当使用Inode时, 会将它先拷贝到内存中, 当发生修改时再写会到磁盘中.
一个Inode可以被多个dentries指向(hard links, for example).
通过lookup方法查找inode. 一旦VFS拿到了dentry(也就拿到了inode), 就能够使用open, stat等方法了.
The File Object
When we open a file, we need to allocate a file structure. The file structure is pointed to the dentry
and has a set of file operation member functions which taken from the inode data. For example, the open()
file method is then called so the specific filesystem implememtation can do its work.
The file structure is placed into the file descriptor table for the process.
Reading, writing and closing files (and other assorted VFS operations) is done by using the userspace file descriptor to grab the appropriate file structure, and then calling the required file structure method to do whatever is required.
The Address Space Object
The address space object is used to group and manage pages in the page cache. It can be used to keep track of the pages in a file (or anything else) and also track the mapping of sections of the file into process address spaces.
Registering and Mounting a Filesystem
To register and unregister a filesystem, use the following API functions:
extern int register_filesystem(struct file_system_type *);
extern int unregister_filesystem(struct file_system_type *);
When a request is made to mount a filesystem onto a directory in your namespace, the VFS will call the
appropriate mount() method for the specific filesystem.
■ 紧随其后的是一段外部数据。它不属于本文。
File: config.mk
export PLATFORM = sky130hd
export DESIGN_NAME = bcd_addsub_serial
export DESIGN_NICKNAME = d
export VERILOG_FILES = /design/src/rtl/bcd_addsub_serial_pkg.sv /design/src/rtl/bcd_digit_alu.sv /design/src/rtl/bcd_addsub_serial.sv
export SDC_FILE = /design/constraint.sdc
export NUM_CORES = 1
export LEC_CHECK = 0
export CAP_MARGIN = 20
export CORE_UTILIZATION = 46
export CTS_CLUSTER_DIAMETER = 150
export DETAILED_ROUTE_END_ITERATION = 6
export GPL_ROUTABILITY_DRIVEN = 0
export GPL_TIMING_DRIVEN = 0
export PLACE_DENSITY_LB_ADDON = 0.05
export SLEW_MARGIN = 20
export SYNTH_ARGS = -nofsm -noshare
export SYNTH_HDL_FRONTEND = slang
export SYNTH_HIERARCHICAL = 1
export SYNTH_SLANG_ARGS = --single-unit
File: constraint.sdc
create_clock -name clk -period 4.68 [get_ports clk]
set_clock_uncertainty 0.1 [all_clocks]
set_input_delay 0.936 -clock clk [delete_from_list [all_inputs] [get_ports clk]]
set_output_delay 0.936 -clock clk [all_outputs]
set_load 0.02 [all_outputs]
File: src/rtl/bcd_addsub_serial_pkg.sv
// Shared definitions for the serial BCD adder/subtractor.
package bcd_addsub_serial_pkg;

  typedef enum logic [1:0] {
    IDLE = 2'd0,
    ADD  = 2'd1,
    FIX  = 2'd2,
    DONE = 2'd3
  } state_t;

  localparam logic [3:0] BCD_MAX  = 4'd9;
  localparam logic [3:0] BCD_CORR = 4'd6;

  // True when a nibble is not a legal BCD digit.
  function automatic logic bcd_bad_digit(input logic [3:0] d);
    return d > BCD_MAX;
  endfunction

endpackage

File: src/rtl/bcd_digit_alu.sv
// One BCD digit adder; optionally adds the nines' complement of y.
module bcd_digit_alu
  import bcd_addsub_serial_pkg::*;
(
  input  logic [3:0] x,
  input  logic [3:0] y,
  input  logic       cin,
  input  logic       compl,
  output logic [3:0] s,
  output logic       cout
);

  logic [3:0] yy;
  logic [4:0] raw;

  // Binary digit sum followed by decimal correction when it exceeds nine.
  always_comb begin
    yy   = compl ? (BCD_MAX - y) : y;
    raw  = {1'b0, x} + {1'b0, yy} + {4'b0000, cin};
    s    = raw[3:0];
    cout = 1'b0;
    if (raw > {1'b0, BCD_MAX}) begin
      s    = raw[3:0] + BCD_CORR;
      cout = 1'b1;
    end
  end

endmodule

File: src/rtl/bcd_addsub_serial.sv
// Digit-serial BCD add/subtract, LSD first, with 10's-complement fix-up
// pass for negative differences.
module bcd_addsub_serial
  import bcd_addsub_serial_pkg::*;
#(
  parameter int unsigned DIGITS = 4
) (
  input  logic                  clk,
  input  logic                  rst,
  input  logic                  start,
  input  logic [4*DIGITS-1:0]   a,
  input  logic [4*DIGITS-1:0]   b,
  input  logic                  m,
  output logic                  busy,
  output logic                  done,
  output logic [4*DIGITS-1:0]   f,
  output logic                  cout,
  output logic                  neg,
  output logic                  err
);

  localparam int unsigned IW = (DIGITS > 1) ? $clog2(DIGITS) : 1;
  localparam logic [IW-1:0] LAST = IW'(DIGITS - 1);

  state_t              state, state_nx;
  logic [4*DIGITS-1:0] a_r, b_r;
  logic                m_r;
  logic [IW-1:0]       idx;
  logic                carry;
  logic                bad;
  logic                last;
  logic [3:0]          alu_x, alu_y, alu_s;
  logic                alu_compl, alu_c;

  assign last = (idx == LAST);

  // Flag any operand nibble that is not a valid BCD digit.
  always_comb begin
    bad = 1'b0;
    for (int unsigned i = 0; i < DIGITS; i++) begin
      if (bcd_bad_digit(a[4*i +: 4]) || bcd_bad_digit(b[4*i +: 4])) bad = 1'b1;
    end
  end

  // The single digit ALU: operands in ADD, complement of the raw result in FIX.
  always_comb begin
    alu_x     = a_r[{idx, 2'b00} +: 4];
    alu_y     = b_r[{idx, 2'b00} +: 4];
    alu_compl = m_r;
    if (state == FIX) begin
      alu_x     = '0;
      alu_y     = f[{idx, 2'b00} +: 4];
      alu_compl = 1'b1;
    end
  end

  bcd_digit_alu u_alu (
    .x     (alu_x),
    .y     (alu_y),
    .cin   (carry),
    .compl (alu_compl),
    .s     (alu_s),
    .cout  (alu_c)
  );

  // Next-state and status decode.
  always_comb begin
    state_nx = state;
    busy     = (state != IDLE);
    done     = (state == DONE);
    case (state)
      IDLE: if (start) state_nx = bad ? DONE : ADD;
      ADD:  if (last)  state_nx = (m_r && !alu_c) ? FIX : DONE;
      FIX:  if (last)  state_nx = DONE;
      DONE: state_nx = IDLE;
      default: state_nx = IDLE;
    endcase
  end

  // State register.
  always_ff @(posedge clk) begin
    if (rst) state <= IDLE;
    else     state <= state_nx;
  end

  // Operand capture, digit index/carry and result registers.
  always_ff @(posedge clk) begin
    if (rst) begin
      a_r   <= '0;
      b_r   <= '0;
      m_r   <= 1'b0;
      idx   <= '0;
      carry <= 1'b0;
      f     <= '0;
      cout  <= 1'b0;
      neg   <= 1'b0;
      err   <= 1'b0;
    end else begin
      case (state)
        IDLE: if (start) begin
          a_r   <= a;
          b_r   <= b;
          m_r   <= m;
          idx   <= '0;
          carry <= m;  // subtract seeds the 10's-complement carry
          f     <= '0;
          cout  <= 1'b0;
          neg   <= 1'b0;
          err   <= bad;
        end
        ADD: begin
          f[{idx, 2'b00} +: 4] <= alu_s;
          carry                <= alu_c;
          if (last) begin
            idx <= '0;
            if (!m_r) cout <= alu_c;
            else if (!alu_c) begin
              // No end-around carry: result is negative, re-seed for FIX.
              neg   <= 1'b1;
              carry <= 1'b1;
            end
          end else begin
            idx <= idx + 1'b1;
          end
        end
        FIX: begin
          f[{idx, 2'b00} +: 4] <= alu_s;
          carry                <= alu_c;
          idx                  <= last ? '0 : idx + 1'b1;
        end
        default: ;
      endcase
    end
  end

endmodule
New vfsmount referring to the tree returned by
->mount() will be attached to the mountpoint, so that when pathname resolution reaches the mountpoint
it will jump into the root of that vfsmount.
struct file_system_type
struct file_system_operations {
const char *name;
int fs_flags;
struct dentry *(*mount) (struct file_system_type *, int,
const char *, void *);
void (*kill_sb) (struct super_block *);
struct module *owner;
struct file_system_type * next;
struct list_head fs_supers;
struct lock_class_key s_lock_key;
struct lock_class_key s_umount_key;
};
open
下面以open系统调用为例, 看一下fs的流程.
SYSCALL_DEFINE3(open, const char __user *, filename, int, flags, umode_t, mode)
{
if (force_o_largefile())
flags |= O_LARGEFILE;
return do_sys_open(AT_FDCWD, filename, flags, mode);
}
这个函数主要调用do_sys_open, 其中AT_FDCWD表示在当前目录.